“Jacques Delors é um desses homens políticos que têm os excessos necessários para querer influenciar a história”, avalia o diário progressista. Segundo o Libé, o esquerdista variava entre fases de hiperatividade, exaustivas para quem estava ao seu redor, e dias de inércia”, um comportamento que lhe conferia a capacidade de determinar objetivos a longo prazo.
Projetos de solidariedade
“A esquerda perde uma figura histórica” é o título da reportagem especial do jornal Le Parisien sobre Jacques Delors. Apelidado de “o último grande arquiteto da Europa, o diário salienta seus esforços em prol de projetos de solidariedade aplicados nas regiões mais pobres do continente, como o Programa Europeu de Ajuda aos Desfavorecidos e a Reforma Agrícola Comum. Para Le Parisien, esse comportamento pode ser explicado por sua carreira no sindicalismo em duas das maiores centrais sindicais no país, a Confederação Francesa dos Trabalhadores Cristãos (CFTC) e na Confederação Francesa Democrática do Trabalho (CFDT).

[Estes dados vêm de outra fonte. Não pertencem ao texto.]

===== config.mk =====
export PLATFORM = sky130hd
export DESIGN_NAME = ccr_calendar_clock_registers
export DESIGN_NICKNAME = d
export VERILOG_FILES = /design/src/ccr_pkg.sv /design/src/ccr_calendar_clock_registers.sv
export SDC_FILE = /design/constraint.sdc
export NUM_CORES = 1
export LEC_CHECK = 0
export BUFFER_PORTS_ARGS = -buffer_cell sky130_fd_sc_hd__buf_2
export CORE_ASPECT_RATIO = 1.75
export CORE_MARGIN = 4
export CORE_UTILIZATION = 42
export DETAILED_ROUTE_END_ITERATION = 8
export GPL_TIMING_DRIVEN = 1
export PLACE_DENSITY = 0.69
export SLEW_MARGIN = 20
export SYNTH_ARGS = -nofsm -noshare
export SYNTH_HDL_FRONTEND = slang
export SYNTH_SLANG_ARGS = --single-unit

===== constraint.sdc =====
create_clock -name clock_i -period 7.85 [get_ports clock_i]
set_input_delay 0.785 -clock clock_i [delete_from_list [all_inputs] [get_ports clock_i]]
set_output_delay 0.785 -clock clock_i [all_outputs]
set_load 0.05 [all_outputs]

===== src/ccr_pkg.sv =====
// shared constants and types for the calendar clock register block
package ccr_pkg;
  // register indices; byte address is four times the index
  localparam logic [13:0] IDX_UNLOCK   = 14'h20a0;
  localparam logic [13:0] IDX_OSC_TRIM = 14'h2504;
  localparam logic [13:0] IDX_CTRL     = 14'h2890;
  localparam logic [13:0] IDX_SUBSEC   = 14'h2892;
  localparam logic [13:0] IDX_SEC      = 14'h2893;
  localparam logic [13:0] IDX_MIN      = 14'h2894;
  localparam logic [13:0] IDX_HOUR     = 14'h2895;
  localparam logic [13:0] IDX_WDAY     = 14'h2896;
  localparam logic [13:0] IDX_MDAY     = 14'h2897;
  localparam logic [13:0] IDX_MONTH    = 14'h2898;
  localparam logic [13:0] IDX_YEAR     = 14'h2899;
  localparam logic [13:0] IDX_ADJ_HI   = 14'h289b;
  localparam logic [13:0] IDX_ADJ_MID  = 14'h289c;
  localparam logic [13:0] IDX_ADJ_LO   = 14'h289d;
  localparam logic [13:0] IDX_ALM_MIN  = 14'h289e;
  localparam logic [13:0] IDX_ALM_HOUR = 14'h289f;
  localparam logic [13:0] IDX_IRQ_STS  = 14'h28a0;
  localparam logic [13:0] IDX_IRQ_MASK = 14'h28a1;
  // control register fields
  localparam int CTRL_WR_BIT   = 7;
  localparam int CTRL_RD_BIT   = 6;
  localparam int CTRL_FAIL_BIT = 4;
  // interrupt status fields
  localparam int IRQ_ALARM  = 0;
  localparam int IRQ_SECOND = 1;
  localparam int IRQ_FAULT  = 2;
  localparam int IRQ_W      = 3;
  // reset values
  localparam logic [6:0] OSC_TRIM_RST = 7'h40;
  localparam logic [2:0] ADJ_HI_RST   = 3'h4;
  // calendar limits
  localparam logic [5:0] SEC_MAX   = 6'd59;
  localparam logic [4:0] HOUR_MAX  = 5'd23;
  localparam logic [2:0] WDAY_MAX  = 3'd7;
  localparam logic [3:0] MONTH_MAX = 4'd12;
  localparam logic [7:0] YEAR_MAX  = 8'd99;
  localparam logic [3:0] FEB       = 4'd2;
  // timing: slow tick near 1 kHz, sub-second step 1/128 s
  localparam int CLK_HZ        = 100000000;
  localparam int TICK_HZ       = 1000;
  localparam int TICK_DIV_DFLT = CLK_HZ / TICK_HZ;
  localparam logic [9:0] TICKS_PER_SEC = 10'(TICK_HZ);
  localparam int SUBSEC_STEPS  = 128;

  typedef struct packed {
    logic [5:0] sec;
    logic [5:0] min;
    logic [4:0] hour;
    logic [2:0] wday;
    logic [4:0] mday;
    logic [3:0] month;
    logic [7:0] year;
  } ccr_cal_t;

  localparam ccr_cal_t CAL_RST = '{6'h00, 6'h00, 5'h00, 3'h1, 5'h01, 4'h1, 8'h00};

  typedef struct packed {
    logic [15:0] paddr;
    logic        psel;
    logic        penable;
    logic        pwrite;
    logic [31:0] pwdata;
  } ccr_apb_req_t;
endpackage


===== src/ccr_calendar_clock_registers.sv =====
// calendar clock registers: counters, shadow, alarm, trims, apb slave
// What this block does
// count fault sets error flag; writing zero clears
// read freeze holds shadow; bit reads frozen state
// write freeze clear loads shadow at tick
// write freeze reads one until load happens
// read-only 8-bit sub-second count, 1/128 s
// alarm when minutes and hours match targets
// sec/min 0-59, hours 0-23, carry upward
// weekday 1-7, date 1-31, month 1-12, year 0-99
// year 00 and multiples of 4 leap
// software unlocks before each calendar field write
// calendar fields are software readable and writable
// coarse and fine adjust form 19-bit value
// software keeps coarse adjust within legal range
// 7-bit analog trim, resets to 0x40
// shadow tracks live time while not frozen
//
// Register access over APB was decided locally.
`timescale 1ns/1ps
module ccr_calendar_clock_registers #(
  parameter int TICK_DIV = ccr_pkg::TICK_DIV_DFLT
) (
  input  wire logic                 clock_i,
  input  wire logic                 rst_i,
  input  wire ccr_pkg::ccr_apb_req_t apb_i,
  output logic                      pready_o,
  output logic [31:0]               prdata_o,
  output logic                      pslverr_o,
  input  wire logic                 count_fault_i,
  output logic [18:0]               freq_adjust_o,
  output logic [6:0]                osc_trim_o,
  output logic                      irq_o
);
  import ccr_pkg::*;

  // ************************************************************
  // helper functions
  // ************************************************************

  // days in a month; year 00 counts as leap too
  function automatic logic [4:0] month_days(input logic [3:0] m, input logic [7:0] y);
    logic [4:0] d;
    d = 5'd31;
    if (m == FEB)
      d = (y[1:0] == 2'b00) ? 5'd29 : 5'd28;
    else if (m == 4'd4 || m == 4'd6 || m == 4'd9 || m == 4'd11)
      d = 5'd30;
    return d;
  endfunction

  // advance calendar by one second with carry into higher fields
  function automatic ccr_cal_t cal_inc(input ccr_cal_t c);
    ccr_cal_t n;
    n = c;
    if (c.sec < SEC_MAX)
      n.sec = c.sec + 6'd1;
    else
    begin
      n.sec = 6'd0;
      if (c.min < SEC_MAX)
        n.min = c.min + 6'd1;
      else
      begin
        n.min = 6'd0;
        if (c.hour < HOUR_MAX)
          n.hour = c.hour + 5'd1;
        else
        begin
          n.hour = 5'd0;
          n.wday = (c.wday >= WDAY_MAX) ? 3'd1 : c.wday + 3'd1;
          if (c.mday < month_days(c.month, c.year))
            n.mday = c.mday + 5'd1;
          else
          begin
            n.mday = 5'd1;
            if (c.month < MONTH_MAX)
              n.month = c.month + 4'd1;
            else
            begin
              n.month = 4'd1;
              n.year  = (c.year >= YEAR_MAX) ? 8'd0 : c.year + 8'd1;
            end
          end
        end
      end
    end
    return n;
  endfunction

  // ************************************************************
  // apb decode
  // ************************************************************

  logic [13:0] idx;
  logic        setup;
  logic        wr_acc;
  logic        mapped;

  assign idx    = apb_i.paddr[15:2];
  assign setup  = apb_i.psel && !apb_i.penable;
  assign wr_acc = apb_i.psel && apb_i.penable && apb_i.pwrite;
  // slave never inserts wait states
  assign pready_o = 1'b1;

  // address map check
  always_comb
  begin
    unique case (idx)
      IDX_UNLOCK, IDX_OSC_TRIM, IDX_CTRL, IDX_SUBSEC, IDX_SEC, IDX_MIN,
      IDX_HOUR, IDX_WDAY, IDX_MDAY, IDX_MONTH, IDX_YEAR, IDX_ADJ_HI,
      IDX_ADJ_MID, IDX_ADJ_LO, IDX_ALM_MIN, IDX_ALM_HOUR, IDX_IRQ_STS,
      IDX_IRQ_MASK: mapped = 1'b1;
      default:      mapped = 1'b0;
    endcase
  end

  // ************************************************************
  // slow tick and sub-second counter
  // ************************************************************

  logic [16:0] div_q;
  logic        tick;
  logic [9:0]  ms_q;
  logic [7:0]  subsec_q;
  logic        sec_edge;
  logic        pend_q;

  assign tick     = div_q == 17'(TICK_DIV - 1);
  assign sec_edge = tick && !pend_q && ms_q == TICKS_PER_SEC - 10'd1;

  // clock divider for the ~1 kHz counter clock
  always_ff @(posedge clock_i)
  begin
    if (rst_i || tick)
      div_q <= 17'h0;
    else
      div_q <= div_q + 17'h1;
  end

  // ticks within the second; restart after a software load
  always_ff @(posedge clock_i)
  begin
    if (rst_i || (tick && (pend_q || ms_q == TICKS_PER_SEC - 10'd1)))
      ms_q <= 10'h0;
    else if (tick)
      ms_q <= ms_q + 10'h1;
  end

  // remaining part of the second in 1/128 steps
  always_ff @(posedge clock_i)
  begin
    if (rst_i)
      subsec_q <= 8'h0;
    else
      subsec_q <= 8'((18'(TICKS_PER_SEC - 10'd1 - ms_q) * 18'(SUBSEC_STEPS))
                     / 18'(TICKS_PER_SEC));
  end

  // ************************************************************
  // control, unlock, shadow and live calendar
  // ************************************************************

  logic     wr_q;
  logic     rd_q;
  logic     fail_q;
  logic     unlock_q;
  logic     cal_wr;
  ccr_cal_t live_q;
  ccr_cal_t shadow_q;

  assign cal_wr = wr_acc && unlock_q && idx >= IDX_SEC && idx <= IDX_YEAR;

  // freeze bits; clearing write freeze arms the load
  always_ff @(posedge clock_i)
  begin
    if (rst_i)
    begin
      wr_q <= 1'b0;
      rd_q <= 1'b0;
    end
    else if (wr_acc && idx == IDX_CTRL)
    begin
      wr_q <= apb_i.pwdata[CTRL_WR_BIT];
      rd_q <= apb_i.pwdata[CTRL_RD_BIT];
    end
  end

  // load pending from freeze release until the next tick
  always_ff @(posedge clock_i)
  begin
    if (rst_i)
      pend_q <= 1'b0;
    else if (wr_acc && idx == IDX_CTRL && wr_q && !apb_i.pwdata[CTRL_WR_BIT])
      pend_q <= 1'b1;
    else if (tick)
      pend_q <= 1'b0;
  end

  // count error flag; a fault in the clear cycle wins
  always_ff @(posedge clock_i)
  begin
    if (rst_i)
      fail_q <= 1'b0;
    else if (count_fault_i)
      fail_q <= 1'b1;
    else if (wr_acc && idx == IDX_CTRL && !apb_i.pwdata[CTRL_FAIL_BIT])
      fail_q <= 1'b0;
  end

  // unlock lasts only until the next write of any kind
  always_ff @(posedge clock_i)
  begin
    if (rst_i)
      unlock_q <= 1'b0;
    else if (wr_acc)
      unlock_q <= idx == IDX_UNLOCK;
  end

  // shadow follows live unless frozen; software writes land here
  always_ff @(posedge clock_i)
  begin
    if (rst_i)
      shadow_q <= CAL_RST;
    else if (cal_wr)
    begin
      unique case (idx)
        IDX_SEC:   shadow_q.sec   <= apb_i.pwdata[5:0];
        IDX_MIN:   shadow_q.min   <= apb_i.pwdata[5:0];
        IDX_HOUR:  shadow_q.hour  <= apb_i.pwdata[4:0];
        IDX_WDAY:  shadow_q.wday  <= apb_i.pwdata[2:0];
        IDX_MDAY:  shadow_q.mday  <= apb_i.pwdata[4:0];
        IDX_MONTH: shadow_q.month <= apb_i.pwdata[3:0];
        default:   shadow_q.year  <= apb_i.pwdata[7:0];
      endcase
    end
    else if (!rd_q && !wr_q && !pend_q)
      shadow_q <= live_q;
  end

  // live counter: load from shadow or advance once per second
  always_ff @(posedge clock_i)
  begin
    if (rst_i)
      live_q <= CAL_RST;
    else if (tick && pend_q)
      live_q <= shadow_q;
    else if (sec_edge)
      live_q <= cal_inc(live_q);
  end

  // ************************************************************
  // trims, adjust and alarm targets
  // ************************************************************

  logic [6:0]  trim_q;
  logic [16:0] coarse_q;
  logic [1:0]  fine_q;
  logic [5:0]  alm_min_q;
  logic [4:0]  alm_hour_q;

  // plain read/write setting registers
  always_ff @(posedge clock_i)
  begin
    if (rst_i)
    begin
      trim_q     <= OSC_TRIM_RST;
      coarse_q   <= {ADJ_HI_RST, 14'h0};
      fine_q     <= 2'h0;
      alm_min_q  <= 6'h0;
      alm_hour_q <= 5'h0;
    end
    else if (wr_acc)
    begin
      if (idx == IDX_OSC_TRIM)
        trim_q <= apb_i.pwdata[6:0];
      if (idx == IDX_ADJ_HI)
        coarse_q[16:14] <= apb_i.pwdata[2:0];
      if (idx == IDX_ADJ_MID)
        coarse_q[13:6] <= apb_i.pwdata[7:0];
      if (idx == IDX_ADJ_LO)
      begin
        coarse_q[5:0] <= apb_i.pwdata[7:2];
        fine_q        <= apb_i.pwdata[1:0];
      end
      if (idx == IDX_ALM_MIN)
        alm_min_q <= apb_i.pwdata[5:0];
      if (idx == IDX_ALM_HOUR)
        alm_hour_q <= apb_i.pwdata[4:0];
    end
  end

  // range is the software's duty; hardware passes the value on
  assign freq_adjust_o = {coarse_q, fine_q};
  assign osc_trim_o    = trim_q;

  // ************************************************************
  // interrupt status and mask
  // ************************************************************

  logic               match;
  logic               match_q;
  logic               fault_q;
  logic [IRQ_W-1:0]   sts_q;
  logic [IRQ_W-1:0]   mask_q;
  logic [IRQ_W-1:0]   evt;

  assign match = live_q.min == alm_min_q && live_q.hour == alm_hour_q;
  assign evt   = {count_fault_i && !fault_q, sec_edge, match && !match_q};

  // edge memory so a lasting match fires once
  always_ff @(posedge clock_i)
  begin
    if (rst_i)
    begin
      match_q <= 1'b1;
      fault_q <= 1'b0;
    end
    else
    begin
      match_q <= match;
      fault_q <= count_fault_i;
    end
  end

  // sticky status, write one to clear; a new event wins
  always_ff @(posedge clock_i)
  begin
    if (rst_i)
      sts_q <= '0;
    else if (wr_acc && idx == IDX_IRQ_STS)
      sts_q <= (sts_q & ~apb_i.pwdata[IRQ_W-1:0]) | evt;
    else
      sts_q <= sts_q | evt;
  end

  // interrupt enable mask
  always_ff @(posedge clock_i)
  begin
    if (rst_i)
      mask_q <= '0;
    else if (wr_acc && idx == IDX_IRQ_MASK)
      mask_q <= apb_i.pwdata[IRQ_W-1:0];
  end

  assign irq_o = |(sts_q & mask_q);

  // ************************************************************
  // read data and error response
  // ************************************************************

  logic [31:0] rdata;

  // calendar reads come from the shadow, never the live counter
  always_comb
  begin
    rdata = 32'h0;
    unique case (idx)
      IDX_OSC_TRIM: rdata[6:0] = trim_q;
      IDX_CTRL:
      begin
        rdata[CTRL_WR_BIT]   = wr_q || pend_q;
        rdata[CTRL_RD_BIT]   = rd_q;
        rdata[CTRL_FAIL_BIT] = fail_q;
      end
      IDX_SUBSEC:   rdata[7:0] = subsec_q;
      IDX_SEC:      rdata[5:0] = shadow_q.sec;
      IDX_MIN:      rdata[5:0] = shadow_q.min;
      IDX_HOUR:     rdata[4:0] = shadow_q.hour;
      IDX_WDAY:     rdata[2:0] = shadow_q.wday;
      IDX_MDAY:     rdata[4:0] = shadow_q.mday;
      IDX_MONTH:    rdata[3:0] = shadow_q.month;
      IDX_YEAR:     rdata[7:0] = shadow_q.year;
      IDX_ADJ_HI:   rdata[2:0] = coarse_q[16:14];
      IDX_ADJ_MID:  rdata[7:0] = coarse_q[13:6];
      IDX_ADJ_LO:   rdata[7:0] = {coarse_q[5:0], fine_q};
      IDX_ALM_MIN:  rdata[5:0] = alm_min_q;
      IDX_ALM_HOUR: rdata[4:0] = alm_hour_q;
      IDX_IRQ_STS:  rdata[IRQ_W-1:0] = sts_q;
      IDX_IRQ_MASK: rdata[IRQ_W-1:0] = mask_q;
      default:      rdata = 32'h0;
    endcase
  end

  // answer sampled at setup, held through the access cycle
  always_ff @(posedge clock_i)
  begin
    if (rst_i)
    begin
      prdata_o  <= 32'h0;
      pslverr_o <= 1'b0;
    end
    else if (setup)
    begin
      prdata_o  <= apb_i.pwrite ? 32'h0 : rdata;
      pslverr_o <= !mapped;
    end
  end

  // ************************************************************
  // assertions
  // ************************************************************

  AST_FAIL_SET: assert property (@(posedge clock_i) disable iff (rst_i)
    count_fault_i |=> fail_q)
    else $error("count error flag not set by fault");

  AST_FAIL_CLR: assert property (@(posedge clock_i) disable iff (rst_i)
    wr_acc && idx == IDX_CTRL && !apb_i.pwdata[CTRL_FAIL_BIT] && !count_fault_i
    |=> !fail_q)
    else $error("count error flag not cleared by zero write");

  AST_RD_HOLD: assert property (@(posedge clock_i) disable iff (rst_i)
    rd_q && !cal_wr |=> $stable(shadow_q))
    else $error("shadow moved while read frozen");

  AST_WR_LOAD: assert property (@(posedge clock_i) disable iff (rst_i)
    tick && pend_q |=> live_q == $past(shadow_q) && !pend_q)
    else $error("shadow not loaded at tick");

  AST_WR_VIEW: assert property (@(posedge clock_i) disable iff (rst_i)
    wr_acc && idx == IDX_CTRL && wr_q && !apb_i.pwdata[CTRL_WR_BIT]
    |=> pend_q && (wr_q || pend_q))
    else $error("write freeze released before load");

  // the bus view of the freeze bit must stay high while the load waits
  AST_WR_READ: assert property (@(posedge clock_i) disable iff (rst_i)
    pend_q && idx == IDX_CTRL |-> rdata[CTRL_WR_BIT])
    else $error("write freeze read low while load pending");

  // a fresh second leaves nearly all of it: the top count of 127/128
  AST_SUBSEC: assert property (@(posedge clock_i) disable iff (rst_i)
    tick && (pend_q || ms_q == TICKS_PER_SEC - 10'd1) |=> ##1 subsec_q == 8'd127)
    else $error("sub-second count not full at second start");

  AST_ALARM: assert property (@(posedge clock_i) disable iff (rst_i)
    match && !match_q |=> sts_q[IRQ_ALARM])
    else $error("alarm match lost");

  AST_SEC_ROLL: assert property (@(posedge clock_i) disable iff (rst_i)
    sec_edge && live_q.sec == SEC_MAX |=> live_q.sec == 6'd0)
    else $error("seconds did not roll over");

  AST_WDAY_WRAP: assert property (@(posedge clock_i) disable iff (rst_i)
    sec_edge && live_q.sec == SEC_MAX && live_q.min == SEC_MAX
    && live_q.hour == HOUR_MAX && live_q.wday == WDAY_MAX |=> live_q.wday == 3'd1)
    else $error("weekday did not wrap to one");

  AST_LEAP: assert property (@(posedge clock_i) disable iff (rst_i)
    sec_edge && live_q.sec == SEC_MAX && live_q.min == SEC_MAX
    && live_q.hour == HOUR_MAX && live_q.month == FEB && live_q.mday == 5'd28
    && live_q.year[1:0] == 2'b00 |=> live_q.mday == 5'd29)
    else $error("leap day skipped");

  AST_TRACK: assert property (@(posedge clock_i) disable iff (rst_i)
    !rd_q && !wr_q && !pend_q && !cal_wr |=> shadow_q == $past(live_q))
    else $error("shadow not tracking live time");
endmodule


==> Yosys cells after proc, flatten, opt, wreduce, memory -nomap -nowiden <==
Index checks and enable logic that the tools add are counted.
{ "totals": {"word_cells": 207, "ff_bits": 192, "n_memories": 0, "output_inout_bits": 61, "latchBits": 0, "mem_bits_ro": 0, "ram_bits": 0} }
{ "classes": {"eq_ne": 39, "n_div": 1, "shifts": 0, "n_mul": 0, "n_reduce_logical": 63, "add_sub_neg": 10, "n_bitwise": 5, "magnitude_cmp": 9, "mux": 45} }
{ "ops": {"columns": ["operator", "n"], "rows": [
  ["14-bit equality test (second input constant)", 18],
  ["37-bit 2-to-1 mux", 4],
  ["5-bit 2-to-1 mux", 10],
  ["3-bit case mux with 16 select lines", 1],
  ["8-bit 2-to-1 mux", 4],
  ["31-bit 2-to-1 mux", 1],
  ["2-bit AND reduction", 14],
  ["25-bit 2-to-1 mux", 1],
  ["6-bit 2-to-1 mux", 4],
  ["1-bit case mux with 12 select lines", 2],
  ["1-bit logical AND", 21],
  ["20-bit 2-to-1 mux", 1],
  ["18-bit by 10-bit divider with 18-bit output (second input constant)", 1],
  ["18-bit OR reduction", 1],
  ["17-bit by 1-bit adder with 17-bit output (second input constant)", 1],
  ["17-bit equality test (second input constant)", 1],
  ["14-bit >= comparator (second input constant)", 1],
  ["14-bit less-or-equal comparator (second input constant)", 1],
  ["6-bit by 1-bit adder with 6-bit output (second input constant)", 2],
  ["6-bit < comparator (second input constant)", 2],
  ["12-bit 2-to-1 mux", 1],
  ["2-bit by 1-bit inequality test with 1-bit output (second input constant)", 6],
  ["2-bit inequality test (second input constant)", 6],
  ["10-bit by 10-bit subtractor with 11-bit output (first input constant)", 1],
  ["other kinds (36)", 67]
]} }

==> Logic depth before layout (Yosys ltp) <==
Gate-level depths: netlist (run 1).
{ "logic_depth": {"word_depth": 19, "depth_mapped": 31, "ltp_nobuf": 24} }

==> Worst setup path before layout (run 1) <==
OpenSTA, ideal clock, no wires.
{ "synth_timing": {"path_kind": "reg-to-reg", "startpoint": "register ms_q[3]", "endpoint": "register subsec_q[0]", "required_ps": 7788, "setup_ps": 62, "arrival_time_ps": 6390, "period_less_slack_ps": 6451, "slack_ps": 1399, "stages_incl_launch_ff": 28, "path_buffers": 5, "cell_sequence": "dfxtp_1 buf_2 clkbuf_1 inv_1 ha_1 buf_4 and3b_1 buf_2 a311oi_2 or3_1 o211a_2 o31ai_4 mux2i_1 a41oi_2 buf_2 a221o_1 and2_4 o31a_4 mux2i_1 ha_1 o31ai_1 o21ai_2 ha_1 xor2_1 nand2_1 or4_1 a311o_1 nand3_1"} }
{ "synth_between": {"elab_chain_cells": 2} }
{ "synth_rtl": {"columns": ["element", "line", "rtl"], "rows": [
  ["from (decl)", "ccr_calendar_clock_registers.sv:124", "logic [9:0] ms_q;"],
  ["from (signal assigned)", "ccr_calendar_clock_registers.sv:147", "ms_q <= ms_q + 10'h1;"],
  ["10-bit by 10-bit subtractor with 11-bit output", "ccr_calendar_clock_registers.sv:156", "subsec_q <= 8'((18'(TICKS_PER_SEC - 10'd1 - ms_q) * 18'(SUBSEC_STEPS))"],
  ["18-bit by 10-bit divider with 18-bit output", "ccr_calendar_clock_registers.sv:157", "/ 18'(TICKS_PER_SEC));"],
  ["to (signal assigned)", "ccr_calendar_clock_registers.sv:156", null],
  ["to (decl)", "ccr_calendar_clock_registers.sv:125", "logic [7:0] subsec_q;"]
]} }
No other way between the ends.
A chain may end at the register's enable or synchronous reset.

==> Worst setup path after layout (run 1) <==
{ "layout_timing": {"startpoint": "register ms_q[7]", "endpoint": "register subsec_q[0]"} }
Same word-level chain as after synthesis.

A matéria lembra que é no sindicato do Banco Central da França que Delors conhece sua esposa, Marie, falecida em 2020. Desta união, nasce a filha Martine Aubry, por várias vezes ministra, uma das líderes do Partido Socialista e atualmente prefeita de Lille, no norte da França.
Católico fervoroso
O jornal conservador Le Figaro também homenageia Delors, “gigante da esquerda francesa e grande figura da construção europeia”, diz. Católico fervoroso, o diário lembra que o político vivia sua fé no cotidiano, sem ostentação. O ex-ministro era seguidor da corrente do “personalismo comunitário”, que colocava o ser humano no centro de qualquer estratégia política. “Modesto em seus gostos e maneira de viver, foi um trabalhador dedicado, que amava o poder não por vaidade, mas como uma forma de fazer as coisas avançarem”, reitera.